This life. It's perfect. My heart fills with happiness every morning that I wake up next to my best friend. I'm lifted up by wonderful friends from all over the world as I message back and forth with people on Facebook. Sometimes, my heart seems so full I think it could burst. This is what everyone speaks about when they say the word "happy."
This may seem like a small thing to most people but for me it is huge. I'm the girl who forces a smile. I'm the one who cries when there seems to be nothing to cry about. I'm the one who shies away from the term "depression" simply because of the stigma attached to it. But I'm the girl who has it.

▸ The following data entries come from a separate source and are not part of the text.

`src/rtl/bakraid_sndcomm_68k.sv`:
```
// ---------------------------------------------------------------------------
// bakraid_sndcomm_68k
//
// Main-CPU (68000) side of the sound-board mailbox. A 4-word window lets the
// 68k write two command latches toward the Z80 and read back two reply
// latches plus a status byte. Each latch write fires a SND_CS pulse, which
// sets the sound-side WAIT flip-flop. A write to latch 2 also fires SND_NMI.
// Reads of the reply latches are held off (DTACK stretched) while the Z80
// still owes a reply. The Z80's SNDIRQ is edge-detected into a sticky 68k
// interrupt.
//
// Register map (CPU_ADDR):
//   write 0 : SOUNDLATCH  <= data, SND_CS pulse
//   write 1 : SOUNDLATCH2 <= data, SND_CS + SND_NMI pulse
//   write 2 : no effect
//   write 3 : clear pending interrupt (and the timeout flag, if built in)
//   read  0 : SOUNDLATCH3
//   read  1 : SOUNDLATCH4
//   read  2 : {5'b0, tmo, irq_pend, SND_WAIT}
//   read  3 : 8'hFF
//
// Ports:
//   CLK96        sole clock
//   RESET96      synchronous active-high reset
//   CPU_CS       decoded 68k strobe, held until DTACK seen
//   CPU_RNW      1 = read, 0 = write
//   CPU_ADDR     word offset in window
//   CPU_DIN      write data (low byte)
//   CPU_DOUT     read data, valid while CPU_DTACK_N = 0
//   CPU_DTACK_N  bus acknowledge, active low
//   CPU_IRQ      level interrupt to the 68k
//   SOUNDLATCH   latch 1 to the Z80
//   SOUNDLATCH2  latch 2 to the Z80
//   SND_CS       pulse, rising edge sets the sound-side WAIT
//   SND_NMI      pulse, rising edge interrupts the Z80
//   SOUNDLATCH3  Z80 reply latch 3
//   SOUNDLATCH4  Z80 reply latch 4
//   SND_WAIT     1 while the Z80 has not yet replied
//   SNDIRQ       Z80 interrupt request toward the 68k
//
// Parameters:
//   PULSE_LEN    width of SND_CS / SND_NMI in clocks (>= 2)
//   TIMEOUT_CYC  stall limit in clocks (timeout build only)
//
// Build option:
//   SNDCOMM_TIMEOUT_EN  when defined, a stalled access is forced through
//                       after TIMEOUT_CYC stall cycles and the sticky tmo
//                       status bit is set. When undefined, a stall lasts
//                       until the stall condition clears.
// ---------------------------------------------------------------------------
module bakraid_sndcomm_68k #(
    parameter int PULSE_LEN   = 4,
    parameter int TIMEOUT_CYC = 65535
) (
    input  logic       CLK96,
    input  logic       RESET96,
    input  logic       CPU_CS,
    input  logic       CPU_RNW,
    input  logic [1:0] CPU_ADDR,
    input  logic [7:0] CPU_DIN,
    output logic [7:0] CPU_DOUT,
    output logic       CPU_DTACK_N,
    output logic       CPU_IRQ,
    output logic [7:0] SOUNDLATCH,
    output logic [7:0] SOUNDLATCH2,
    output logic       SND_CS,
    output logic       SND_NMI,
    input  logic [7:0] SOUNDLATCH3,
    input  logic [7:0] SOUNDLATCH4,
    input  logic       SND_WAIT,
    input  logic       SNDIRQ
);

    localparam int             PCW        = $clog2(PULSE_LEN + 1);
    localparam logic [PCW-1:0] PULSE_LOAD = PCW'(PULSE_LEN);

    // Elaboration-time guard on parameter ranges.
    if (PULSE_LEN < 2 || TIMEOUT_CYC < 1) begin : g_bad_param
        $error("bakraid_sndcomm_68k: PULSE_LEN must be >= 2 and TIMEOUT_CYC >= 1");
    end

    typedef enum logic [1:0] {
        ST_IDLE,
        ST_DECODE,
        ST_STALL,
        ST_ACK
    } state_t;

    state_t         state_q, state_d;

    // Access captured while in DECODE, replayed from these while stalled.
    logic           cmd_rnw_q;
    logic [1:0]     cmd_addr_q;
    logic [7:0]     cmd_din_q;

    logic [PCW-1:0] pcnt_q, pcnt_d;
    logic           nmi_q, nmi_d;
    logic [7:0]     sl1_q, sl1_d;
    logic [7:0]     sl2_q, sl2_d;
    logic [7:0]     dout_q, dout_d;
    logic           dtack_n_q, dtack_n_d;
    logic           irq_pend_q, irq_pend_d;
    logic           sndirq_q;

    logic           cur_rnw;
    logic [1:0]     cur_addr;
    logic [7:0]     cur_din;
    logic           pulse_busy;
    logic           busy;
    logic           stall_cond;
    logic           force_acc;
    logic           in_access;
    logic           do_access;
    logic           wr_strobe;
    logic           rd_strobe;
    logic           sndirq_rise;
    logic           tmo_flag;

    // In DECODE the live bus is used; once stalled, the captured copy is
    // used so that later bus changes cannot alter the pending access.
    always_comb begin
        if (state_q == ST_DECODE) begin
            cur_rnw  = CPU_RNW;
            cur_addr = CPU_ADDR;
            cur_din  = CPU_DIN;
        end else begin
            cur_rnw  = cmd_rnw_q;
            cur_addr = cmd_addr_q;
            cur_din  = cmd_din_q;
        end
    end

    assign pulse_busy = (pcnt_q != '0);
    // SND_WAIT lags the SND_CS edge by a cycle or two; including the pulse
    // counter keeps a read right after a write from slipping into that gap.
    assign busy       = SND_WAIT | pulse_busy;

    // Latch writes wait for the previous pulse to finish so every write gets
    // its own distinct SND_CS edge; reply reads wait for the Z80.
    assign stall_cond = ~cur_addr[1] & (cur_rnw ? busy : pulse_busy);

    assign in_access  = (state_q == ST_DECODE) || (state_q == ST_STALL);
    assign do_access  = in_access & (~stall_cond | force_acc);
    assign wr_strobe  = do_access & ~cur_rnw;
    assign rd_strobe  = do_access &  cur_rnw;

    assign sndirq_rise = SNDIRQ & ~sndirq_q;

`ifdef SNDCOMM_TIMEOUT_EN
    localparam int TCW = (TIMEOUT_CYC > 1) ? $clog2(TIMEOUT_CYC) : 1;

    logic [TCW-1:0] stall_cnt_q, stall_cnt_d;
    logic           tmo_q, tmo_d;

    // stall_cnt_q holds the number of STALL cycles already spent, so the
    // TIMEOUT_CYC-th stall cycle is the one that forces the access.
    assign force_acc = (state_q == ST_STALL) &&
                       (stall_cnt_q == TCW'(TIMEOUT_CYC - 1));
    assign tmo_flag  = tmo_q;

    always_comb begin
        stall_cnt_d = '0;
        if (state_q == ST_STALL) begin
            stall_cnt_d = stall_cnt_q + TCW'(1);
        end
        tmo_d = tmo_q;
        if (wr_strobe && cur_addr == 2'd3) begin
            tmo_d = 1'b0;
        end
        if (force_acc && stall_cond) begin
            tmo_d = 1'b1;
        end
    end

    always_ff @(posedge CLK96) begin
        if (RESET96) begin
            stall_cnt_q <= '0;
            tmo_q       <= 1'b0;
        end else begin
            stall_cnt_q <= stall_cnt_d;
            tmo_q       <= tmo_d;
        end
    end
`else
    assign force_acc = 1'b0;
    assign tmo_flag  = 1'b0;
`endif

    // ------------------------------------------------------------------
    // Access sequencing
    // ------------------------------------------------------------------
    always_comb begin
        state_d   = state_q;
        dtack_n_d = 1'b1;
        case (state_q)
            ST_IDLE: begin
                if (CPU_CS) begin
                    state_d = ST_DECODE;
                end
            end
            ST_DECODE,
            ST_STALL: begin
                state_d = do_access ? ST_ACK : ST_STALL;
            end
            ST_ACK: begin
                // DTACK follows ACK by one clock so CPU_DOUT (registered on
                // the access cycle) is already stable when it asserts.
                if (CPU_CS) begin
                    dtack_n_d = 1'b0;
                end else begin
                    state_d = ST_IDLE;
                end
            end
            default: begin
                state_d = ST_IDLE;
            end
        endcase
    end

    // ------------------------------------------------------------------
    // Latches, pulse generator, read data and interrupt
    // ------------------------------------------------------------------
    always_comb begin
        sl1_d      = sl1_q;
        sl2_d      = sl2_q;
        dout_d     = dout_q;
        pcnt_d     = pcnt_q;
        nmi_d      = nmi_q;
        irq_pend_d = irq_pend_q;

        if (pulse_busy) begin
            pcnt_d = pcnt_q - PCW'(1);
        end

        if (wr_strobe) begin
            case (cur_addr)
                2'd0: begin
                    sl1_d  = cur_din;
                    pcnt_d = PULSE_LOAD;
                    nmi_d  = 1'b0;
                end
                2'd1: begin
                    sl2_d  = cur_din;
                    pcnt_d = PULSE_LOAD;
                    nmi_d  = 1'b1;
                end
                2'd3: begin
                    irq_pend_d = 1'b0;
                end
                default: begin
                end
            endcase
        end

        if (rd_strobe) begin
            case (cur_addr)
                2'd0:    dout_d = SOUNDLATCH3;
                2'd1:    dout_d = SOUNDLATCH4;
                2'd2:    dout_d = {5'b0, tmo_flag, irq_pend_q, SND_WAIT};
                default: dout_d = 8'hFF;
            endcase
        end

        // A new SNDIRQ edge beats a simultaneous clear.
        if (sndirq_rise) begin
            irq_pend_d = 1'b1;
        end
    end

    always_ff @(posedge CLK96) begin
        if (RESET96) begin
            state_q    <= ST_IDLE;
            cmd_rnw_q  <= 1'b0;
            cmd_addr_q <= 2'd0;
            cmd_din_q  <= 8'h00;
            pcnt_q     <= '0;
            nmi_q      <= 1'b0;
            sl1_q      <= 8'h00;
            sl2_q      <= 8'h00;
            dout_q     <= 8'hFF;
            dtack_n_q  <= 1'b1;
            irq_pend_q <= 1'b0;
            sndirq_q   <= 1'b0;
        end else begin
            state_q    <= state_d;
            if (state_q == ST_DECODE) begin
                cmd_rnw_q  <= CPU_RNW;
                cmd_addr_q <= CPU_ADDR;
                cmd_din_q  <= CPU_DIN;
            end
            pcnt_q     <= pcnt_d;
            nmi_q      <= nmi_d;
            sl1_q      <= sl1_d;
            sl2_q      <= sl2_d;
            dout_q     <= dout_d;
            dtack_n_q  <= dtack_n_d;
            irq_pend_q <= irq_pend_d;
            sndirq_q   <= SNDIRQ;
        end
    end

    assign CPU_DOUT    = dout_q;
    assign CPU_DTACK_N = dtack_n_q;
    assign CPU_IRQ     = irq_pend_q;
    assign SOUNDLATCH  = sl1_q;
    assign SOUNDLATCH2 = sl2_q;
    assign SND_CS      = pulse_busy;
    assign SND_NMI     = pulse_busy & nmi_q;

endmodule
```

I've spent a good part of my life struggling to hide the symptoms and most of the time I do really well. Others, not so much. I'm adept at hiding away in my own home and not venturing out into the beautiful world. That way I can keep in hidden. But the reality of it all is I'm just making it worse this way. I'm emptying my life of anything worth while. I'm taking perfection and manipulating it into darkness.
When I choose to open my eyes and really look at my life, I realize that I have something amazing sitting right in front of me. My husband. My family. My friends. My God. They make up everything that I need. I am blessed. Truly blessed. And when I let that thought sink in, I come the the realization that I am full. Love. It fills me. It surrounds me. Love = perfection and we can't ask for anything else.